Saint Blaise

Évêque et Martyr

Fête : 3 fevrier 4ᵉ siècle • saint

Résumé

Évêque de Sébaste en Arménie, saint Blaise vécut en ermite sur le mont Argée parmi les bêtes sauvages avant d'être martyrisé sous Licinius. Célèbre pour avoir guéri un enfant étranglé par une arête, il est l'un des quatorze saints secourables. Son culte est marqué par la bénédiction des cierges et des pains de saint Blaise.

Biographie

SAINT BLAISE, ÉVÊQUE ET MARTYR

Qui voudra sauver sa vie la perdre, et qui l'aura perdue pour moi la retrouvera. Matth., xvi, 25.

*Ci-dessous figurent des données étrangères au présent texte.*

File: config.mk
export PLATFORM = sky130hd
export DESIGN_NAME = sdc_regs
export DESIGN_NICKNAME = d
export VERILOG_FILES = /design/src/rtl/sdc_pkg.sv /design/src/rtl/sdc_meas_if.sv /design/src/rtl/sdc_phase_vote.sv /design/src/rtl/sdc_period_meter.sv /design/src/rtl/sdc_regs.sv
export VERILOG_INCLUDE_DIRS = /design/src /design/src/rtl
export SDC_FILE = /design/constraint.sdc
export NUM_CORES = 1
export LEC_CHECK = 0
export BUFFER_PORTS_ARGS = -buffer_cell sky130_fd_sc_hd__buf_2
export CORE_MARGIN = 2
export CORE_UTILIZATION = 49
export DETAILED_ROUTE_END_ITERATION = 10
export PLACE_DENSITY_LB_ADDON = 0.1
export SYNTH_ARGS = -nofsm -noshare
export SYNTH_HDL_FRONTEND = slang
export SYNTH_SLANG_ARGS = --single-unit
File: constraint.sdc
create_clock -name clock -period 6.78 [get_ports clock]
set_clock_uncertainty 0.1 [all_clocks]
set_input_delay 2.034 -clock clock [delete_from_list [all_inputs] [get_ports clock]]
set_output_delay 2.034 -clock clock [all_outputs]
set_load 0.005 [all_outputs]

L'histoire de saint Blaise nous apprend qu'il parut dès son enfance d'un bon naturel, qu'il fut modeste en sa jeunesse : arrivé à l'âge mûr, il s'appliqua particulièrement à la médecine, et fut toujours pénétré de la crainte de Dieu ; de sorte qu'ayant gagné par ses vertus l'affection de tout le peuple, il fut élu évêque de la ville de Sébaste, qui est en la province d'Arménie. Depuis, par un mouvement de l'esprit de Dieu, il se retira sur une montagne nommée Argée, où il vécut quelque temps dans une caverne vers laquelle les bêtes sauvages des environs venaient tous les jours pour lui faire honneur et recevoir avec sa bénédiction la guérison de leurs maux. S'il arrivait qu'il fît sa prière, elles ne l'interrompaient pas, mais elles attendaient qu'il eût achevé, et ne s'en retournaient point sans avoir en quelque façon reçu leur congé, pour faire voir combien Dieu favorise ses serviteurs et quelle est l'obéissance qui est due à sa majesté par toutes les créatures. Ainsi, ce saint prélat trouvait des délices dans le creux de la terre, de la soumission parmi les bêtes, de la sûreté au milieu des monstres, de l'abondance dans les déserts et du plaisir en la solitude : ce qui nous donne sujet de le considérer comme un second Adam au paradis terrestre, ou plutôt comme une excellente copie de Jésus-Christ, dont il est écrit dans l'Évangile que, pendant les quarante jours de son jeûne et de sa solitude, il vivait parmi les bêtes.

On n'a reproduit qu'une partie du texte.